WHAT IS BEING ASKED: The required result is the number of lines below that hold the word "enum", stated without anything else.

DATA FOR REVIEW:

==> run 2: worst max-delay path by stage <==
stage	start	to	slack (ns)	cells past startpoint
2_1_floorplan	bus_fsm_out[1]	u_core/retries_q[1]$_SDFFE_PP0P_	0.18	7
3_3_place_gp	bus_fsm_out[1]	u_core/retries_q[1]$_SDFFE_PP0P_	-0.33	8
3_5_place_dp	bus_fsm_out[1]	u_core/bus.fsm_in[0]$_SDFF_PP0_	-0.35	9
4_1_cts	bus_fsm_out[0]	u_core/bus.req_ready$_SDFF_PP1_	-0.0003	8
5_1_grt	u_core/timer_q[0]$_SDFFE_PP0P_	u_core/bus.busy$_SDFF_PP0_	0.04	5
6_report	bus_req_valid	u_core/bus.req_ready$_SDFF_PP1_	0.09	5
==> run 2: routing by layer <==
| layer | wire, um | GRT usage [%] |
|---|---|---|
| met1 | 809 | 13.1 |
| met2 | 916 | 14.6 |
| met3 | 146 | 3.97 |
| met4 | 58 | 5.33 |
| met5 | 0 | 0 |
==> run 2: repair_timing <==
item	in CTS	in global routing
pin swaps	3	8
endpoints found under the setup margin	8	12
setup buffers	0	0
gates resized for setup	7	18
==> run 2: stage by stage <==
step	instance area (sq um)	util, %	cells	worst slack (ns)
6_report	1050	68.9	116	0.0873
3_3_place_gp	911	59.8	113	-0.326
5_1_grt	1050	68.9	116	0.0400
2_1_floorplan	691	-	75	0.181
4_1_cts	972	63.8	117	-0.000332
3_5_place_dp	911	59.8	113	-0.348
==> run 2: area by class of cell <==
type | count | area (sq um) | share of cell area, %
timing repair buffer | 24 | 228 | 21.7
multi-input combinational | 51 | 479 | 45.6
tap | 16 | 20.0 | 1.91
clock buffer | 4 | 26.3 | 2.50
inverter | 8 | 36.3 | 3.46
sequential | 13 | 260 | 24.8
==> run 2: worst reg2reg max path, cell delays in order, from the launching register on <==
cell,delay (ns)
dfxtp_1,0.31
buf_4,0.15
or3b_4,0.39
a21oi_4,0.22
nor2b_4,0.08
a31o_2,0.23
==> src/rtl/core_pkg.sv <==
// Shared fetch-path types and constants for the RV32I core front end.
package core_pkg;
  localparam logic [31:0] RESET_PC_DEFAULT = 32'h0000_0000;
  localparam logic [31:0] NOP_INSN         = 32'h0000_0013;

  typedef struct packed {
    logic [31:0] pc;
    logic [31:0] insn;
  } fetch_entry_t;

  function automatic logic [31:0] pc_plus4(input logic [31:0] pc);
    return pc + 32'd4;
  endfunction
endpackage

==> src/rtl/fetch_fifo.sv <==
// DEPTH-entry prefetch queue of {pc, insn}; flush empties it in one cycle.
module fetch_fifo
  import core_pkg::*;
#(
  parameter int DEPTH = 4,
  localparam int CW = $clog2(DEPTH + 1)
) (
  input  logic          i_clk,
  input  logic          i_rst_n,
  input  logic          i_flush,
  input  logic          i_push,
  input  fetch_entry_t  i_push_data,
  input  logic          i_pop,
  output fetch_entry_t  o_head,
  output logic [CW-1:0] o_count
);
  localparam int AW = $clog2(DEPTH);

  fetch_entry_t  r_mem [DEPTH];
  logic [AW-1:0] r_wr_ptr;
  logic [AW-1:0] r_rd_ptr;
  logic [CW-1:0] r_count;
  logic          w_push_ok;
  logic          w_pop_ok;

  assign w_push_ok = i_push && !i_flush && (int'(r_count) < DEPTH);
  assign w_pop_ok  = i_pop && !i_flush && (r_count != '0);

  // Payload storage carries no reset; the head is masked while empty instead.
  always_ff @(posedge i_clk) begin
    if (w_push_ok) r_mem[r_wr_ptr] <= i_push_data;
  end

  always_ff @(posedge i_clk or negedge i_rst_n) begin
    if (!i_rst_n) begin
      r_wr_ptr <= '0;
      r_rd_ptr <= '0;
      r_count  <= '0;
    end else if (i_flush) begin
      r_wr_ptr <= '0;
      r_rd_ptr <= '0;
      r_count  <= '0;
    end else begin
      if (w_push_ok) r_wr_ptr <= r_wr_ptr + AW'(1);
      if (w_pop_ok)  r_rd_ptr <= r_rd_ptr + AW'(1);
      r_count <= r_count + CW'(w_push_ok) - CW'(w_pop_ok);
    end
  end

  assign o_head  = (r_count != '0) ? r_mem[r_rd_ptr] : '0;
  assign o_count = r_count;
endmodule

==> src/rtl/fetch_unit.sv <==
// Instruction fetch front end: credit-limited IMEM requests, prefetch queue,
// redirect flush with discard of in-flight responses.
module fetch_unit
  import core_pkg::*;
#(
  parameter int          DEPTH    = 4,
  parameter logic [31:0] RESET_PC = RESET_PC_DEFAULT
) (
  input  logic        i_clk,
  input  logic        i_reset,
  output logic        o_imem_req_vld,
  input  logic        i_imem_req_rdy,
  output logic [31:0] o_imem_addr,
  input  logic        i_imem_rsp_vld,
  input  logic [31:0] i_imem_rsp_data,
  output logic        o_insn_vld,
  input  logic        i_insn_rdy,
  output logic [31:0] o_insn,
  output logic [31:0] o_insn_pc,
  input  logic        i_redirect,
  input  logic [31:0] i_redirect_pc,
  output logic        o_misalign,
  output logic [31:0] o_pc_debug
);
  localparam int CW = $clog2(DEPTH + 1);

  logic [31:0]   r_fetch_pc;
  logic [31:0]   r_rsp_pc;
  logic [CW-1:0] r_outstanding;
  logic [CW-1:0] r_discard;
  logic [CW-1:0] w_count;
  logic [CW:0]   w_inflight;
  logic [CW-1:0] w_outst_dec;
  logic [31:0]   w_redirect_pc;
  logic          w_req_fire;
  logic          w_drop;
  logic          w_push;
  logic          w_pop;
  fetch_entry_t  w_head;
  fetch_entry_t  w_push_entry;

  // Queued plus in-flight words never exceed DEPTH, so every response has a slot.
  assign w_inflight     = {1'b0, w_count} + {1'b0, r_outstanding};
  assign o_imem_req_vld = i_reset && !i_redirect && (int'(w_inflight) < DEPTH);
  assign o_imem_addr    = r_fetch_pc;

  assign w_req_fire    = o_imem_req_vld && i_imem_req_rdy;
  assign w_drop        = i_imem_rsp_vld && (i_redirect || (r_discard != '0));
  assign w_push        = i_imem_rsp_vld && !w_drop;
  assign w_pop         = o_insn_vld && i_insn_rdy;
  assign w_outst_dec   = r_outstanding - CW'(i_imem_rsp_vld);
  assign w_redirect_pc = {i_redirect_pc[31:2], 2'b00};
  assign w_push_entry  = '{pc: r_rsp_pc, insn: i_imem_rsp_data};

  fetch_fifo #(.DEPTH(DEPTH)) u_fifo (
    .i_clk       (i_clk),
    .i_rst_n     (i_reset),
    .i_flush     (i_redirect),
    .i_push      (w_push),
    .i_push_data (w_push_entry),
    .i_pop       (w_pop),
    .o_head      (w_head),
    .o_count     (w_count)
  );

  assign o_insn_vld = (w_count != '0) && !i_redirect;
  assign o_insn     = w_head.insn;
  assign o_insn_pc  = w_head.pc;

  always_ff @(posedge i_clk or negedge i_reset) begin
    if (!i_reset) begin
      r_fetch_pc    <= RESET_PC;
      r_rsp_pc      <= RESET_PC;
      r_outstanding <= '0;
      r_discard     <= '0;
      o_misalign    <= 1'b0;
      o_pc_debug    <= '0;
    end else begin
      r_outstanding <= w_outst_dec + CW'(w_req_fire);
      o_misalign    <= i_redirect && (i_redirect_pc[1:0] != 2'b00);
      if (w_pop) o_pc_debug <= o_insn_pc;
      if (i_redirect) begin
        // Everything still in flight after this cycle belongs to the wrong path.
        r_fetch_pc <= w_redirect_pc;
        r_rsp_pc   <= w_redirect_pc;
        r_discard  <= w_outst_dec;
      end else begin
        if (w_req_fire) r_fetch_pc <= pc_plus4(r_fetch_pc);
        if (w_push)     r_rsp_pc   <= pc_plus4(r_rsp_pc);
        if (w_drop)     r_discard  <= r_discard - CW'(1);
      end
    end
  end
endmodule

==> config.mk <==
export PLATFORM = sky130hd
export DESIGN_NAME = fetch_unit
export DESIGN_NICKNAME = d
export VERILOG_FILES = /design/src/rtl/core_pkg.sv /design/src/rtl/fetch_fifo.sv /design/src/rtl/fetch_unit.sv
export SDC_FILE = /design/constraint.sdc
export NUM_CORES = 1
export LEC_CHECK = 0
export ABC_CLOCK_PERIOD_IN_PS = 3100
export BUFFER_PORTS_ARGS = -buffer_cell sky130_fd_sc_hd__buf_2
export CAP_MARGIN = 20
export CORE_AREA = 10 10 167 200
export DETAILED_ROUTE_END_ITERATION = 16
export DIE_AREA = 0 0 177 210
export GPL_ROUTABILITY_DRIVEN = 0
export PLACE_DENSITY = 0.71
export SLEW_MARGIN = 40
export SYNTH_ARGS = -nofsm -noshare
export SYNTH_HDL_FRONTEND = slang
export SYNTH_HIERARCHICAL = 1
export SYNTH_SLANG_ARGS = --single-unit
==> constraint.sdc <==
create_clock -name i_clk -period 3.1 [get_ports i_clk]
set_input_delay 0.155 -clock i_clk [delete_from_list [all_inputs] [get_ports i_clk]]
set_output_delay 0.155 -clock i_clk [all_outputs]
set_load 0.1 [all_outputs]
### src/rtl/mac_dataflow_pkg.sv
// Shared types for the multiply / dot-product stream engine: job FSM states and the
// per-job configuration snapshot taken when a dot-product job starts.
package mac_dataflow_pkg;

    localparam int MAC_DATA_W  = 32;
    localparam int MAC_CNT_LEN = 4096;
    localparam int MAC_SH_W    = $clog2(2 * MAC_DATA_W);
    localparam int MAC_LEN_W   = $clog2(MAC_CNT_LEN) + 1;

    typedef enum logic [1:0] {
        IDLE  = 2'd0,
        ACCUM = 2'd1,
        DRAIN = 2'd2,
        OUT   = 2'd3
    } mac_state_t;

    typedef struct packed {
        logic                 simple_mul;
        logic [MAC_SH_W-1:0]  shift;
        logic [MAC_LEN_W-1:0] len;
        logic                 round;
        logic                 sat;
    } mac_ctrl_t;

endpackage

### src/rtl/mac_dataflow_requant.sv
// Combinational requantiser: optional round-to-nearest, arithmetic right shift, then either
// saturation to the signed DATA_W range or plain truncation to the low DATA_W bits.
module mac_dataflow_requant #(
    parameter int IN_W   = 77,
    parameter int DATA_W = 32,
    parameter int SH_W   = 6
) (
    input  logic signed [IN_W-1:0]   v_i,
    input  logic        [SH_W-1:0]   shift_i,
    input  logic                     round_i,
    input  logic                     sat_i,
    output logic        [DATA_W-1:0] d_o,
    output logic                     clip_o
);
    // One guard bit so the rounding increment can never wrap the input.
    localparam int XW = IN_W + 1;
    localparam logic signed [XW-1:0] MAX_C = {{(XW-DATA_W+1){1'b0}}, {(DATA_W-1){1'b1}}};
    localparam logic signed [XW-1:0] MIN_C = {{(XW-DATA_W+1){1'b1}}, {(DATA_W-1){1'b0}}};

    logic signed [XW-1:0] rnd_s;
    logic signed [XW-1:0] x_s;
    logic signed [XW-1:0] y_s;

    // Round, shift and clip.
    always_comb begin
        rnd_s = '0;
        if (round_i && (shift_i != '0)) begin
            rnd_s = {{(XW-1){1'b0}}, 1'b1} << (shift_i - {{(SH_W-1){1'b0}}, 1'b1});
        end else begin
            rnd_s = '0;
        end
        x_s = XW'(v_i) + rnd_s;
        y_s = x_s >>> shift_i;
        if (sat_i && (y_s > MAX_C)) begin
            d_o    = {1'b0, {(DATA_W-1){1'b1}}};
            clip_o = 1'b1;
        end else if (sat_i && (y_s < MIN_C)) begin
            d_o    = {1'b1, {(DATA_W-1){1'b0}}};
            clip_o = 1'b1;
        end else begin
            d_o    = y_s[DATA_W-1:0];
            clip_o = 1'b0;
        end
    end

endmodule

### src/rtl/mac_dataflow.sv
// Multiply / dot-product stream engine: joined a/b operands, optional c bias, one requantised
// d result per simple pair or per dot-product job.
module mac_dataflow
    import mac_dataflow_pkg::*;
#(
    parameter int DATA_W  = MAC_DATA_W,
    parameter int MAX_LEN = MAC_CNT_LEN
) (
    input  logic                           ap_clk,
    input  logic                           ap_rst,
    input  logic                           a_TVALID,
    output logic                           a_TREADY,
    input  logic [DATA_W-1:0]              a_TDATA,
    input  logic                           b_TVALID,
    output logic                           b_TREADY,
    input  logic [DATA_W-1:0]              b_TDATA,
    input  logic                           c_TVALID,
    output logic                           c_TREADY,
    input  logic [DATA_W-1:0]              c_TDATA,
    output logic                           d_TVALID,
    input  logic                           d_TREADY,
    output logic [DATA_W-1:0]              d_TDATA,
    input  logic                           reg_simple_mul,
    input  logic [$clog2(2*DATA_W)-1:0]    reg_shift,
    input  logic [$clog2(MAX_LEN):0]       reg_len,
    input  logic                           reg_round,
    input  logic                           reg_sat,
    output logic                           busy_o,
    output logic                           sat_o
);
    localparam int PROD_W = 2 * DATA_W;
    localparam int ACC_W  = PROD_W + $clog2(MAX_LEN) + 1;
    localparam int SH_W   = $clog2(PROD_W);
    localparam int LEN_W  = $clog2(MAX_LEN) + 1;

    mac_state_t               state_q, state_d;
    mac_ctrl_t                ctrl_q, ctrl_d;
    logic signed [ACC_W-1:0]  acc_q, acc_d;
    logic [LEN_W-1:0]         cnt_q, cnt_d;
    logic signed [PROD_W-1:0] r_mult_q, r_mult_d;
    logic                     r_mult_valid_q, r_mult_valid_d;

    logic                     idle_s, accept_s, pair_hs_s, c_hs_s, d_valid_s, d_hs_s;
    logic [LEN_W-1:0]         len_clamp_s, job_len_s;
    logic [SH_W-1:0]          cur_shift_s;
    logic                     cur_round_s, cur_sat_s, rq_clip_s;
    logic signed [ACC_W-1:0]  rq_in_s;
    logic [DATA_W-1:0]        rq_d_s;

    // Handshake, output and requantiser-input decode.
    always_comb begin
        idle_s = (state_q == IDLE);
        case (state_q)
            IDLE:    accept_s = reg_simple_mul & (d_TREADY | ~r_mult_valid_q);
            ACCUM:   accept_s = 1'b1;
            default: accept_s = 1'b0;
        endcase
        accept_s    = accept_s & ~ap_rst;
        a_TREADY    = b_TVALID & accept_s;
        b_TREADY    = a_TVALID & accept_s;
        pair_hs_s   = a_TVALID & b_TVALID & accept_s;
        c_TREADY    = ~ap_rst & idle_s & ~reg_simple_mul & ~r_mult_valid_q;
        c_hs_s      = c_TVALID & c_TREADY;
        d_valid_s   = (idle_s & r_mult_valid_q) | (state_q == OUT);
        d_hs_s      = d_valid_s & d_TREADY;
        len_clamp_s = (reg_len > LEN_W'(MAX_LEN)) ? LEN_W'(MAX_LEN) : reg_len;
        job_len_s   = LEN_W'(ctrl_q.len);
        // Simple mode follows the live registers; a running job uses its snapshot.
        if (idle_s) begin
            cur_shift_s = reg_shift;
            cur_round_s = reg_round;
            cur_sat_s   = reg_sat;
        end else begin
            cur_shift_s = SH_W'(ctrl_q.shift);
            cur_round_s = ctrl_q.round;
            cur_sat_s   = ctrl_q.sat;
        end
        rq_in_s  = (state_q == OUT) ? acc_q : ACC_W'(r_mult_q);
        busy_o   = ~idle_s;
        d_TVALID = d_valid_s;
        d_TDATA  = d_valid_s ? rq_d_s : '0;
        sat_o    = d_valid_s & rq_clip_s;
    end

    mac_dataflow_requant #(
        .IN_W   (ACC_W),
        .DATA_W (DATA_W),
        .SH_W   (SH_W)
    ) u_requant (
        .v_i     (rq_in_s),
        .shift_i (cur_shift_s),
        .round_i (cur_round_s),
        .sat_i   (cur_sat_s),
        .d_o     (rq_d_s),
        .clip_o  (rq_clip_s)
    );

    // Next-state logic for the product register and the job FSM.
    always_comb begin
        state_d  = state_q;
        ctrl_d   = ctrl_q;
        acc_d    = acc_q;
        cnt_d    = cnt_q;
        r_mult_d = r_mult_q;
        if (pair_hs_s) begin
            r_mult_d       = PROD_W'($signed(a_TDATA)) * PROD_W'($signed(b_TDATA));
            r_mult_valid_d = 1'b1;
        end else if (idle_s) begin
            r_mult_valid_d = r_mult_valid_q & ~d_TREADY;
        end else begin
            r_mult_valid_d = 1'b0;
        end
        case (state_q)
            IDLE: begin
                if (c_hs_s) begin
                    ctrl_d.simple_mul = reg_simple_mul;
                    ctrl_d.shift      = MAC_SH_W'(reg_shift);
                    ctrl_d.len        = MAC_LEN_W'(len_clamp_s);
                    ctrl_d.round      = reg_round;
                    ctrl_d.sat        = reg_sat;
                    acc_d             = ACC_W'($signed(c_TDATA)) <<< reg_shift;
                    cnt_d             = '0;
                    state_d           = (len_clamp_s != '0) ? ACCUM : OUT;
                end else begin
                    state_d = IDLE;
                end
            end
            ACCUM: begin
                if (r_mult_valid_q) begin
                    acc_d = acc_q + ACC_W'(r_mult_q);
                end else begin
                    acc_d = acc_q;
                end
                if (pair_hs_s) begin
                    cnt_d   = cnt_q + LEN_W'(1);
                    state_d = (cnt_q == job_len_s - LEN_W'(1)) ? DRAIN : ACCUM;
                end else begin
                    state_d = ACCUM;
                end
            end
            DRAIN: begin
                if (r_mult_valid_q) begin
                    acc_d = acc_q + ACC_W'(r_mult_q);
                end else begin
                    acc_d = acc_q;
                end
                state_d = OUT;
            end
            OUT: begin
                if (d_hs_s) begin
                    acc_d   = '0;
                    state_d = IDLE;
                end else begin
                    state_d = OUT;
                end
            end
            default: state_d = IDLE;
        endcase
    end

    // State registers with synchronous reset.
    always_ff @(posedge ap_clk) begin
        if (ap_rst) begin
            state_q        <= IDLE;
            ctrl_q         <= '0;
            acc_q          <= '0;
            cnt_q          <= '0;
            r_mult_q       <= '0;
            r_mult_valid_q <= 1'b0;
        end else begin
            state_q        <= state_d;
            ctrl_q         <= ctrl_d;
            acc_q          <= acc_d;
            cnt_q          <= cnt_d;
            r_mult_q       <= r_mult_d;
            r_mult_valid_q <= r_mult_valid_d;
        end
    end

endmodule

### config.mk
export PLATFORM = sky130hd
export DESIGN_NAME = mac_dataflow
export DESIGN_NICKNAME = d
export VERILOG_FILES = /design/src/rtl/mac_dataflow_pkg.sv /design/src/rtl/mac_dataflow_requant.sv /design/src/rtl/mac_dataflow.sv
export SDC_FILE = /design/constraint.sdc
export NUM_CORES = 2
export LEC_CHECK = 0
export CAP_MARGIN = 10
export CORE_MARGIN = 2
export CORE_UTILIZATION = 55
export DETAILED_ROUTE_END_ITERATION = 7
export PLACE_DENSITY = 0.72
export SETUP_SLACK_MARGIN = 0.1
export SYNTH_ARGS = -nofsm -noshare
export SYNTH_HDL_FRONTEND = slang
export SYNTH_SLANG_ARGS = --single-unit
### constraint.sdc
create_clock -name ap_clk -period 29.3 [get_ports ap_clk]
set_input_delay 4.395 -clock ap_clk [delete_from_list [all_inputs] [get_ports ap_clk]]
set_output_delay 4.395 -clock ap_clk [all_outputs]
set_load 0.02 [all_outputs]
$ cat src/rtl/ecc_io_ctrl.sv
// Serial operand loader / result unloader around a scalar-multiply core.
// Optional RUN watchdog enabled by defining ECC_IO_CTRL_WATCHDOG_EN.
module ecc_io_ctrl #(
  parameter int unsigned DATA_W  = 32,
  parameter int unsigned NIB_W   = 4,
  parameter int unsigned TIMEOUT = 4096
) (
  input  logic              i_clk,
  input  logic              i_rst,
  input  logic              i_start,
  input  logic [NIB_W-1:0]  a,
  input  logic [NIB_W-1:0]  prime,
  input  logic [NIB_W-1:0]  k,
  input  logic [NIB_W-1:0]  Px,
  input  logic [NIB_W-1:0]  Py,
  output logic              o_core_start,
  output logic [DATA_W-1:0] o_a,
  output logic [DATA_W-1:0] o_prime,
  output logic [DATA_W-1:0] o_k,
  output logic [DATA_W-1:0] o_px,
  output logic [DATA_W-1:0] o_py,
  input  logic              i_core_done,
  input  logic [DATA_W-1:0] i_core_x,
  input  logic [DATA_W-1:0] i_core_y,
  output logic [NIB_W-1:0]  kPx,
  output logic [NIB_W-1:0]  kPy,
  output logic              done,
  output logic              o_busy,
  output logic              o_err
);

  localparam int unsigned NIBS = DATA_W / NIB_W;
  localparam int unsigned CntW = (NIBS > 1) ? $clog2(NIBS) : 1;
  localparam logic [CntW-1:0] LastNib = CntW'(NIBS - 1);

  typedef enum logic [2:0] {StIdle, StLoad, StRun, StDone, StOut} state_e;

  state_e            state_q, state_d;
  logic [CntW-1:0]   cnt_q, cnt_d;
  logic [CntW-1:0]   load_idx;
  logic              first_q, first_d;
  logic              load_en, res_en;
  int unsigned       load_off, out_off;

  logic [DATA_W-1:0] a_q, prime_q, k_q, px_q, py_q;
  logic [DATA_W-1:0] x_q, y_q;

`ifdef ECC_IO_CTRL_WATCHDOG_EN
  localparam int unsigned WdW = $clog2(TIMEOUT + 1);
  logic [WdW-1:0] wd_q, wd_d;
  logic           err_q, err_d;
`else
  logic unused_timeout;
  assign unused_timeout = (TIMEOUT != 0);
`endif

  always_comb begin
    state_d  = state_q;
    cnt_d    = cnt_q;
    first_d  = 1'b0;
    load_en  = 1'b0;
    res_en   = 1'b0;
    // Nibble 0 is captured in IDLE itself, so the slice index is forced there.
    load_idx = (state_q == StIdle) ? '0 : cnt_q;
`ifdef ECC_IO_CTRL_WATCHDOG_EN
    wd_d     = wd_q;
    err_d    = 1'b0;
`endif
    unique case (state_q)
      StIdle: begin
        if (i_start) begin
          load_en = 1'b1;
          cnt_d   = CntW'(1);
          state_d = StLoad;
        end
      end
      StLoad: begin
        load_en = 1'b1;
        if (cnt_q == LastNib) begin
          cnt_d   = '0;
          first_d = 1'b1;
          state_d = StRun;
`ifdef ECC_IO_CTRL_WATCHDOG_EN
          wd_d    = '0;
`endif
        end else begin
          cnt_d = cnt_q + 1'b1;
        end
      end
      StRun: begin
        // A completion seen in the launch cycle belongs to no job of ours.
        if (!first_q && i_core_done) begin
          res_en  = 1'b1;
          state_d = StDone;
        end
`ifdef ECC_IO_CTRL_WATCHDOG_EN
        else if (wd_q == WdW'(TIMEOUT - 1)) begin
          err_d   = 1'b1;
          state_d = StIdle;
        end else begin
          wd_d = wd_q + 1'b1;
        end
`endif
      end
      StDone: begin
        cnt_d   = '0;
        state_d = StOut;
      end
      StOut: begin
        if (cnt_q == LastNib) begin
          cnt_d   = '0;
          state_d = StIdle;
        end else begin
          cnt_d = cnt_q + 1'b1;
        end
      end
      default: begin
        cnt_d   = '0;
        state_d = StIdle;
      end
    endcase
  end

  always_comb begin
    load_off = 32'(load_idx) * NIB_W;
    out_off  = 32'(cnt_q) * NIB_W;
  end

  always_ff @(posedge i_clk) begin
    if (i_rst) begin
      state_q <= StIdle;
      cnt_q   <= '0;
      first_q <= 1'b0;
      a_q     <= '0;
      prime_q <= '0;
      k_q     <= '0;
      px_q    <= '0;
      py_q    <= '0;
      x_q     <= '0;
      y_q     <= '0;
    end else begin
      state_q <= state_d;
      cnt_q   <= cnt_d;
      first_q <= first_d;
      if (load_en) begin
        a_q[load_off +: NIB_W]     <= a;
        prime_q[load_off +: NIB_W] <= prime;
        k_q[load_off +: NIB_W]     <= k;
        px_q[load_off +: NIB_W]    <= Px;
        py_q[load_off +: NIB_W]    <= Py;
      end
      if (res_en) begin
        x_q <= i_core_x;
        y_q <= i_core_y;
      end
    end
  end

`ifdef ECC_IO_CTRL_WATCHDOG_EN
  always_ff @(posedge i_clk) begin
    if (i_rst) begin
      wd_q  <= '0;
      err_q <= 1'b0;
    end else begin
      wd_q  <= wd_d;
      err_q <= err_d;
    end
  end
  assign o_err = err_q;
`else
  assign o_err = 1'b0;
`endif

  assign o_core_start = (state_q == StRun) && first_q;
  assign done         = (state_q == StDone);
  assign o_busy       = (state_q != StIdle);
  assign kPx          = (state_q == StOut) ? x_q[out_off +: NIB_W] : '0;
  assign kPy          = (state_q == StOut) ? y_q[out_off +: NIB_W] : '0;
  assign o_a          = a_q;
  assign o_prime      = prime_q;
  assign o_k          = k_q;
  assign o_px         = px_q;
  assign o_py         = py_q;

endmodule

EXERCISE OUTPUT: 2